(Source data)

···

File: src/logic/eval_cfg.svh
// Evaluator configuration.
// Score widths, piece values and piece-square bonus weights.
`ifndef EVAL_CFG_SVH
`define EVAL_CFG_SVH

// signed width of a whole-board score.
`define EVAL_WIDTH 16

// signed width of one square's score.
`define SCORE_SQ_WIDTH 12

// material value of each piece kind.
`define VALUE_PAWN   100
`define VALUE_KNIGHT 320
`define VALUE_BISHOP 330
`define VALUE_ROOK   500
`define VALUE_QUEEN  900
`define VALUE_KING   0

// middlegame bonus per step of centralisation for knight and bishop.
`define PST_CENTER_MG 4

// middlegame bonus per rank of pawn advance.
`define PST_PAWN_MG 5

// endgame bonus per step of king centralisation.
`define PST_CENTER_EG 6

// endgame bonus per rank of pawn advance.
`define PST_PAWN_EG 10

`endif

File: src/logic/eval_pkg.sv
// Evaluator types.
// Piece codes, the square word with its two decodings, the board and the result.
`default_nettype none

`include "eval_cfg.svh"

package eval_pkg;

   typedef enum logic [2:0] {
      kind_empty  = 3'd0,
      kind_pawn   = 3'd1,
      kind_knight = 3'd2,
      kind_bishop = 3'd3,
      kind_rook   = 3'd4,
      kind_queen  = 3'd5,
      kind_king   = 3'd6
   } piece_kind_t;

   // Field view of a square. White pieces are 1 to 6, black pieces 9 to 14.
   typedef struct packed {
      logic        black;
      piece_kind_t kind;
   } square_fields_t;

   typedef union packed {
      logic [3:0]     raw;     // used as the table index.
      square_fields_t field;   // used for colour and kind tests.
   } square_u;

   // 64 squares, index is rank * 8 + file.
   typedef square_u [63:0] board_t;

   typedef struct packed {
      logic signed [`SCORE_SQ_WIDTH-1:0] mg;
      logic signed [`SCORE_SQ_WIDTH-1:0] eg;
   } sq_score_t;

   typedef struct packed {
      logic                          insufficient;
      logic signed [`EVAL_WIDTH-1:0] mg;
      logic signed [`EVAL_WIDTH-1:0] eg;
   } eval_result_t;

endpackage

`default_nettype wire

File: src/logic/material_census.sv
// Material census of the evaluator.
// Weighs non-king material of both sides and flags insufficient material at t7.
`default_nettype none

module material_census
(
   input  wire logic             clk,
   input  wire logic             arst_n,
   input  wire eval_pkg::board_t board,
   output logic                  insufficient
);

   import eval_pkg::*;

   logic [1:0] white_w_t1 [64];
   logic [1:0] black_w_t1 [64];
   logic [4:0] white_rank_t2 [8];
   logic [4:0] black_rank_t2 [8];
   logic [7:0] white_total_t3;
   logic [7:0] black_total_t3;
   logic       flag_t4;
   logic       flag_t5;
   logic       flag_t6;

   // a weight of 3 alone is always enough material to mate.
   function automatic logic [1:0] weight(input square_u sq);
      case (sq.field.kind)
         kind_pawn, kind_rook, kind_queen: return 2'd3;
         kind_knight, kind_bishop:         return 2'd1;
         default:                          return 2'd0;
      endcase
   endfunction

   function automatic logic [4:0] rank_sum(input logic [1:0] w [64], input int rank);
      logic [4:0] acc;
      acc = '0;
      for (int f = 0; f < 8; f++)
         acc = acc + w[rank*8+f];
      return acc;
   endfunction

   function automatic logic [7:0] board_sum(input logic [4:0] r [8]);
      logic [7:0] acc;
      acc = '0;
      for (int i = 0; i < 8; i++)
         acc = acc + r[i];
      return acc;
   endfunction

   always_ff @(posedge clk)
   begin
      for (int i = 0; i < 64; i++)
      begin
         white_w_t1[i] <= board[i].field.black ? 2'd0 : weight(board[i]);
         black_w_t1[i] <= board[i].field.black ? weight(board[i]) : 2'd0;
      end
      for (int r = 0; r < 8; r++)
      begin
         white_rank_t2[r] <= rank_sum(white_w_t1, r);
         black_rank_t2[r] <= rank_sum(black_w_t1, r);
      end
      white_total_t3 <= board_sum(white_rank_t2);
      black_total_t3 <= board_sum(black_rank_t2);
   end

   always_ff @(posedge clk or negedge arst_n)
   begin
      if (!arst_n)
      begin
         flag_t4      <= 1'b0;
         flag_t5      <= 1'b0;
         flag_t6      <= 1'b0;
         insufficient <= 1'b0;
      end
      else
      begin
         flag_t4      <= (white_total_t3 == 8'd0 && black_total_t3 <= 8'd1) ||
                         (white_total_t3 <= 8'd1 && black_total_t3 == 8'd0);
         flag_t5      <= flag_t4;
         flag_t6      <= flag_t5;
         insufficient <= flag_t6;   // lines up with the scores at t7.
      end
   end

endmodule

`default_nettype wire

File: config.mk
export PLATFORM = sky130hd
export DESIGN_NAME = material_census
export DESIGN_NICKNAME = d
export VERILOG_FILES = /design/src/logic/eval_pkg.sv /design/src/logic/material_census.sv
export VERILOG_INCLUDE_DIRS = /design/src /design/src/logic
export SDC_FILE = /design/constraint.sdc
export NUM_CORES = 1
export LEC_CHECK = 0
export BUFFER_PORTS_ARGS = -buffer_cell sky130_fd_sc_hd__buf_2
export CORE_ASPECT_RATIO = 1.2
export CORE_UTILIZATION = 45
export CTS_CLUSTER_SIZE = 12
export DETAILED_ROUTE_END_ITERATION = 8
export HOLD_SLACK_MARGIN = 0.08
export PLACE_DENSITY = 0.65
export RECOVER_POWER = 25
export SETUP_SLACK_MARGIN = 0.3
export SYNTH_ARGS = -nofsm -noshare
export SYNTH_HDL_FRONTEND = slang
export SYNTH_SLANG_ARGS = --single-unit
File: constraint.sdc
create_clock -name clk -period 4.9 [get_ports clk]
set_clock_uncertainty 0.05 [all_clocks]
set_input_delay 0.245 -clock clk [delete_from_list [all_inputs] [get_ports clk]]
set_output_delay 0.245 -clock clk [all_outputs]
set_load 0.01 [all_outputs]
Yosys cells after proc, flatten, opt, wreduce, memory -nomap -nowiden
Cells that the tools add are included.

word-level totals
  register bits after elaboration = 356
  latch bits = 0
  memory bits (writable) = 0
  memory bits (read-only) = 0
  bits of input ports = 258
  output and inout port bits = 1
  word-level logic and storage cells = 795
  memories = 0

cells by class
  add/subtract/negate cells = 126
  multipliers = 0
  div/mod/pow operators = 0
  order comparisons = 2
  equal/unequal tests = 320
  shift operators = 0
  mux-type cells = 64
  bitwise operators = 0
  reductions and logical operators = 133

operator list
  kind                count
  $eq 3x2->1 const B  128
  $eq 3x3->1 const B  128
  $add 5x2->5         64
  $pmux 2 s2          64
  $eq 3x1->1 const B  64
  $reduce_or 3->1     64
  $reduce_or 2->1     64
  $add 4x2->5         16
  $add 3x2->4         16
  $add 8x5->8         8
  $add 2x2->3         16
  $add 7x5->8         2
  $le 8x1->1 const B  2
  $logic_not 8->1     2
  $add 6x5->7         2
  $add 5x5->6         2
  $logic_and 1x1->1   2
  $logic_or 1x1->1    1

Longest topological paths before layout
Gate-level depths: netlist of the first run.

  depth in word-level cells = 7
  mapped depth = 14
  gate-level depth less buffers = 14

Least setup slack after synthesis of the first run
No wires, ideal clock.

  path type = flip-flop to flip-flop
  from = register white_rank_t2[2] (netlist name)
  to = register white_total_t3[6]
  setup time = 72 ps
  arrival = 3,497 ps
  data required time = 4,778 ps
  slack = 1,282 ps
  cell stages (with the launch flop) = 15
  path buffers = 0
  clock period less this slack = 3,618 ps
  path through = dfxtp_1 -> inv_1 -> fa_1 -> inv_1 -> fa_1 -> fa_1 -> inv_1 -> fa_1 -> inv_1 -> ha_1 -> inv_1 -> fa_1 -> nand2b_1 -> a21oi_1 -> xor2_1

on the way
  word-level cells in the longest chain between the ends = 1

ends and longest elaborated chain
  item                              RTL line               text
  start: declaration                material_census.sv:17  logic [4:0] white_rank_t2 [8];
  start signal: indexed assignment  material_census.sv:59  white_rank_t2[r] <= rank_sum(white_w_t1, r);
  $add 8x5->8                       material_census.sv:46  acc = acc + r[i];
  end signal: assignment            material_census.sv:62  white_total_t3 <= board_sum(white_rank_t2);
  end: declaration                  material_census.sv:19  logic [7:0] white_total_t3;

Every way passes these cells.
A chain may end at the register's enable or synchronous reset.

Worst setup path after layout of the first run
  from = register black_rank_t2[2] (netlist name)
  to = register black_total_t3[6]

on the way
  word-level cells in the longest chain between the ends = 1

ends and longest elaborated chain
  item                              RTL line               text
  start: declaration                material_census.sv:18  logic [4:0] black_rank_t2 [8];
  start signal: indexed assignment  material_census.sv:60  black_rank_t2[r] <= rank_sum(black_w_t1, r);
  $add 8x5->8                       material_census.sv:46
  end signal: assignment            material_census.sv:63  black_total_t3 <= board_sum(black_rank_t2);
  end: declaration                  material_census.sv:20  logic [7:0] black_total_t3;

Every way passes these cells.

==> impl_results.md, run 1 <==
* Initial core utilization at 0.4592
* Port Buf Inserts at between 200 and 300
* Worst hold endpoint: black_w_t1[48]
* Final Hold Fails at 0
* I/O Pins at between 200 and 300
* Net count, final at between 2000 and 3000
* 1st-iter DRT viols at between 300 and 400
* Hold_buf cts at approximately 430
* Area occupied by multi-input gates at just under 9000 um^2
* R2R setup slack at between 1 and 1.5 ns
* Clk sinks at between 300 and 400
* Yosys warns at 0
* Post-synth EDFFs at 0
* Post-synth top area share at 0.4032
* Share of layout cells above drive strength 1 at 0.1080
* Wire per inst at 14.45 um
* DP HPWL at around 27 mm
* Post-Synth Simple-Gate Area at 0.08906
* Post-route minimum period at between 3 and 4 ns
* Top-count cell post-synth: inv_1
* Largest family of logic cells by synthesized area: adder cells
* Area post-placement at around 19000 um^2
* Total congestion overflow at 0
* Core Rows at 78
* Core area at about 38000 um^2
* Full die area at 39630 um^2
* Post-Syn Instances at 1596
* Crit path DAT at about 4.2 ns
* Synth cell count leaders: inv_1, dfxtp_1, fa_1
* Cts bufs inserted at 39
* Vias in the first global route at 14850
* Top cells by area, synth: dfxtp_1, fa_1, inv_1, ha_1, nor3_1
* Worst-Skew Late Latency at 0.53 ns
* RSZ-0062 raised after global routing: no
* F_max at around 260 MHz
* Setup ws final at around 1.1 ns
* Die Span Y at between 200 and 250 um
* Worst-path clk slew at roughly 0.060 ns
* Largest net degree at the start of global routing at 14
* Startpoint type of the worst setup path: flip-flop
* Worst slew margin at 0.7487
* Layout filler cell count at 2824
* Synth Area in Compound Gates at 0.06229
* Met3 Usage GRT at 0.03173
* Setup crit end kind: flip-flop
* CTS tree: yes
* Net Count, Synth at 2184
* Post-CTS setup buffers at 0
* Routed WL at ~41 mm
* GPL Wtd Cong at approximately 0.8
* Die Wd at between 150 and 200 um
* Period utilisation layout at 0.7715
* Adder-cell share of the synthesized area at 0.3368
* Util after Layout at 0.6541
* Setup TNS at 0 ns
* R2R cell count at 14
* XOR/XNOR Fraction of Synth Area at 0.01103
* Crit Path Max Fanout at 2
* Sequential share of the synthesized area at 0.4089
* Status: finished, final reports clean
* Post-CTS sizing at 0
* Leading area contributor after synthesis: dfxtp_1
* H-tree Lvls at 2
* R2r startpoint: black_rank_t2[2]
* Register area at a little over 7000 um^2
* Main flop type after synthesis: dfxtp_1
* GR Util met1 at 0.2312
* Setup-failing EPs final at 0
* Mapped Area at around 17000 um^2
* Post-synth cell types at 21
* M2 GR Usage at 0.4296
* Setup CP Type: reg -> reg
* Final design area excluding fillers at 24900 um^2
* Post-synthesis mux area share at 0
* Hold crit path type: in -> reg
* Vias at 13100
* P_leak at approximately 0.012 uW
* GRT Util Overall at 0.2178
* PD cells at between 600 and 700 nW/um^2
* P&R area growth vs syn at 42.45%
* Post-synth ARST share at 0.01124
* Worst path required time at between 5 and 6 ns
* Antenna violations before repair at 1
* DRT antenna net count at 0
* Vias/cell at between 4 and 5
* DRC at 0
* FF+latch count, synth at ~360
* Bufs on Longest Clock Path at 3
* GRT busiest layer: met2
* Max Cap Viol at 0
* Syn_area_per_cell at roughly 11 um^2
* WHS Path Cells at 3
* First-pass GRT wire length at slightly below 70 mm
* 1st-pass router iterations at 5
* Hold path start: board[156]
* Final hold slack at 0.09843 ns
* Root buffer cell: clkbuf_16
* Peak supply drop at about 930 uV
* Post-Place Setup Slack at about 1.1 ns
* Reg-to-reg endpoint: black_total_t3[6]
* Slew Viols, Final at 0
* Worst Tran Pin Value at roughly 0.37 ns
## area by class of cell
| class | instances | share of cell area |
|---|---|---|
| Antenna cell | 3 | 0.0003016 |
| Multi-Input combinational cell | 812 | 0.3504 |
| Sequential cell | 356 | 0.2871 |
| Timing Repair Buffer | 691 | 0.2229 |
| Clock buffer | 56 | 0.04589 |
| Inverter | 428 | 0.06453 |
| Tap cell | 480 | 0.02412 |
| Clock inverter | 8 | 0.004775 |
## cell families after synthesis
logic type / count (synthesis)
XOR/XNOR: 22
AO/OA/AOI/OAI: 152
AND/OR/NAND/NOR: 308
adder cells (fa/ha/maj): 330
flip-flops: 356
buffers and inverters: 428
## stage by stage
stage / power, uW / instances
3_3_place_gp: 12370 / 2334
4_1_cts: 16050 / 2831
6_report: 15720 / 2834
5_1_grt: 17610 / 2832
2_1_floorplan: 10560 / 1596
3_5_place_dp: 12670 / 2334
## layer usage
metal,vias up,routed length (um)
met4,0,1359
met2,296,22780
met3,111,1322
met1,6249,15490
met5,-,0
li1,6442,-
## state kept, by name (all words and copies together), names as in the netlist
signal          count
white_w_t1        128
flag_t5             1
flag_t6             1
white_total_t3      8
black_w_t1        128
insufficient        1
black_rank_t2      40
flag_t4             1
white_rank_t2      40
black_total_t3      8
## placed cells by master, fill, tap and decap left out, drive strengths merged, types with 20 or more instances in the layout
cell         synthesis  layout
dlygate4sd3          0     433
inv                428     429
dfxtp              352     352
fa                 234     234
buf                  0     197
nor3               173     173
clkbuf               0     117
ha                  96      96
a211oi              91      91
nor2                72      72
a21o                32      32
a21oi               23      23
xnor2               20      20
## worst max-delay path by stage
stage | from | end | slack, ns | cells past startpoint
2_1_floorplan | white_rank_t2[2] | white_total_t3[6] | 1.28 | 14
3_3_place_gp | white_rank_t2[2] | white_total_t3[6] | 1.18 | 14
3_5_place_dp | white_rank_t2[2] | white_total_t3[6] | 1.14 | 14
4_1_cts | black_rank_t2[2] | black_total_t3[6] | 1.10 | 14
5_1_grt | white_rank_t2[2] | white_total_t3[6] | 0.93 | 14
6_report | black_rank_t2[2] | black_total_t3[6] | 1.12 | 14
## critical path, stage by stage, from the launching register on
cell      delay, ns
dfxtp_1        0.30
inv_1          0.05
fa_1           0.52
inv_1          0.06
fa_1           0.50
fa_1           0.54
inv_1          0.06
fa_1           0.47
inv_1          0.08
ha_1           0.18
inv_1          0.06
fa_1           0.38
nand2b_1       0.16
a21oi_1        0.16
xor2_1         0.15
## report_power, final
| group | total, uW | internal (uW) | leakage [uW] | switching, uW |
|---|---|---|---|---|
| Sequential | 3790 | 3580 | 0.00299 | 203 |
| Clock | 2910 | 1770 | 0.000622 | 1140 |
| Combinational | 9030 | 4180 | 0.00846 | 4840 |
| Total | 15700 | 9530 | 0.0121 | 6190 |
Note: power is estimated with default switching activity, not from simulation.
==> run 2, diff against run 1 <==
--- a/config.mk
+++ b/config.mk
@@ -6,6 +6,7 @@
 export SDC_FILE = /design/constraint.sdc
 export NUM_CORES = 1
 export LEC_CHECK = 0
+export ABC_AREA = 1
 export BUFFER_PORTS_ARGS = -buffer_cell sky130_fd_sc_hd__buf_2
 export CORE_ASPECT_RATIO = 1.2
 export CORE_UTILIZATION = 45
==> constraint.sdc (replaced) <==
create_clock -name clk -period 3.5 [get_ports clk]
set_clock_uncertainty 0.05 [all_clocks]
set_input_delay 0.175 -clock clk [delete_from_list [all_inputs] [get_ports clk]]
set_output_delay 0.175 -clock clk [all_outputs]
set_load 0.01 [all_outputs]
==> run 2 against run 1 <==
Against the previous run: die area decreased by 0.19%; total power increased by 61%; synthesized cell count increased by 7.5%; global-route usage decreased by 0.21 points; clock-buffer cell count increased by 2; critical endpoint is now white_rank_t2[7]; worst hold slack improved by 0.20 ns; sequential share of layout area decreased by 0.14 points.
==> impl_results.md, run 2 <==
* Worst slew margin at 0.7843
* Crit path DAT at approximately 3.8 ns
* CTS tree: yes
* Worst path cell trace: fa_1, fa_1, inv_2, fa_1, fa_1, inv_1, ha_2, inv_2, fa_2, inv_2
* Sw frac at 0.3966
* Crit Path Max Fanout at 2
* Setup-failing EPs final at 0
* Routed WL at 40.57 mm
* Die Span Y at approximately 220 um
* Vias in the first global route at ~15000
* Worst path max stage delay at 0.58 ns
* Register share of total power at 0.208
* I/O Pins at approximately 260
* # diodes at 0
* Vias at between 10000 and 15000
* Area post-placement at just under 20000 um^2
* Layout filler cell count at between 2000 and 3000
* Full die area at 39560 um^2
* Vias/cell at approximately 4.5
* Clk sinks at between 300 and 400
* Core area at 37960 um^2
* Mapped Area at between 15000 and 20000 um^2
* Util after Layout at 0.6633
* Peak supply drop at 1987 uV
* Max Cap Viol at 0
* Startpoint type of the worst setup path: flip-flop
* Leading area contributor after synthesis: dfxtp_1
* Top cells by area, synth: dfxtp_1, fa_1, inv_1, ha_1, a21oi_1
* Commonest non-fill, non-tap cells in the layout: inv_1, dlygate4sd3_1, dfxtp_1
* Post-synth EDFFs at 0
* Psw at between 10000 and 15000 uW
* Cts bufs inserted at 39
* Syn_area_per_cell at ~10 um^2
* Slew Viols, Final at 0
* First-pass GRT wire length at ~68 mm
* Net Count, Synth at around 2300
* Top-count cell post-synth: inv_1
* H-tree Lvls at 2
* Setup ws final at approximately 0.035 ns
* Die Wd at about 180 um
* Gate power share at 0.638
* Status: finished, final reports clean
* Core Rows at a little under 80
* F_max at just under 300 MHz
* DRC at 0
* Main flop type after synthesis: dfxtp_1
* Post-route minimum period at approximately 3.5 ns
* Int Pwr at between 15000 and 20000 uW
* Area occupied by multi-input gates at approximately 8600 um^2
* Worst path required time at just under 4 ns
* Yosys warns at 0
* Post-Place Setup Slack at around 0.0094 ns
* Post-synth cell types at 13
* Final Hold Fails at 0
* Clock Power Share at 0.154
* Post-Syn Instances at 1715
* Biggest registers after layout: black_w_t1 x128, white_w_t1 x128
* Setup CP Type: reg -> reg
* Total congestion overflow at 0
* Hold crit path type: reg -> reg
* DP HPWL at 25.94 mm
* Final design area excluding fillers at between 20000 and 30000 um^2
* Most common cell after layout, fill and taps aside: inv_1
* DRT antenna net count at 0
* Post-synth ARST share at 0.01124
* Max stage delay cell, worst path: fa_1
* RSZ-0062 raised after global routing: yes
* P_leak at approximately 0.013 uW
* Bufs on Longest Clock Path at 3
* FF+latch count, synth at around 360
* Root buffer cell: clkbuf_16
* Post-synth top area share at 0.4040
* Worst-path clk slew at ~0.06 ns
* Largest net degree at the start of global routing at 14
* Period utilisation layout at 0.9899
* Setup crit end kind: flip-flop
* Synth cell count leaders: inv_1, dfxtp_1, fa_1
* 1st-pass router iterations at 7
* GPL Wtd Cong at 0.8317
* P&R area growth vs syn at 44.36%
* Antenna violations before repair at 0
* Setup TNS at 0 ns
* Port Buf Inserts at roughly 260
* Most used cell, CP: fa_1
* GRT Util Overall at 0.2158
* Initial core utilization at 0.4595
* Final hold slack at ~0.30 ns
* Net count, final at 3032
* Worst-Skew Late Latency at ~0.54 ns
* Worst Tran Pin Value at roughly 0.32 ns
* 1st-iter DRT viols at around 350
* Sequential share of the synthesized area at 0.4097
* PD cells at roughly 1000 nW/um^2
* Share of layout cells above drive strength 1 at 0.2027
* Wire per inst at approximately 14 um
* Register area at 7194 um^2
## run 2: cell count changes in the layout (fill, tap and decap cells not counted), sizes merged, moves of 25 or more
cell	delta
nor3	-173
a21o	-32
inv	+106
buf	+74
dlygate4sd3	-25
a211oi	-91
o21bai	+63
a21oi	+127
nand2	+107
clkbuf	-50
nor2	+61
## run 2: layout make-up
| type | instances | share of cell area |
|---|---|---|
| clock buffers | 58 | 0.04437 |
| clock inverters | 11 | 0.003727 |
| inverters | 532 | 0.07930 |
| multi-input cells | 827 | 0.3423 |
| flip-flops and latches | 356 | 0.2857 |
| well taps | 480 | 0.02385 |
| repair buffers | 688 | 0.2208 |
## run 2: path summary, 6_finish.rpt
path / startpoint / to / slack (ns) / cells past startpoint
min in group asynchronous: arst_n / flag_t4 / 0.50 / 3
setup reg to reg: white_w_t1[27] / white_rank_t2[7] / 0.04 / 10
max in group asynchronous: arst_n / flag_t6 / 2.73 / 3
hold reg to reg: flag_t5 / flag_t6 / 0.30 / 0
setup / recovery: white_w_t1[27] / white_rank_t2[7] / 0.04 / 10
hold / removal: flag_t5 / flag_t6 / 0.30 / 0
## run 2: power groups by stage
stage	registers (uW)	clock network (uW)	logic, uW
6_report	5250	3900	16100
5_1_grt	5310	4170	18400
4_1_cts	5250	3990	14200
3_5_place_dp	5320	0	11700
3_3_place_gp	5300	0	11200
2_1_floorplan	5210	0	9060
## run 2: metrics by stage
stage	total power, uW	cells
2_1_floorplan	14270	1715
3_3_place_gp	16520	2453
3_5_place_dp	17040	2453
4_1_cts	23440	2944
5_1_grt	27890	2952
6_report	25270	2952
## run 2: critical path, delay by kind of cell, from the launching register on
| family | cells | cell delay [ns] |
|---|---|---|
| buffers and inverters | 4 | 0.18 |
| adder cells (fa/ha/maj) | 6 | 2.80 |
| flip-flops | 1 | 0.32 |
## run 2: cells by family after synthesis
family | share of synthesized area
buffers and inverters | 0.1145
DFF | 0.4097
adders and majority gates | 0.3374
and+or+nand+nor | 0.05889
AOI/OAI and AO/OA | 0.07044
xor gates and xnor gates | 0.009038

···

**Task to carry out:**
If a line in the data above holds the word "assignment", count it, and give only the final number.

**Completed exercise:**
4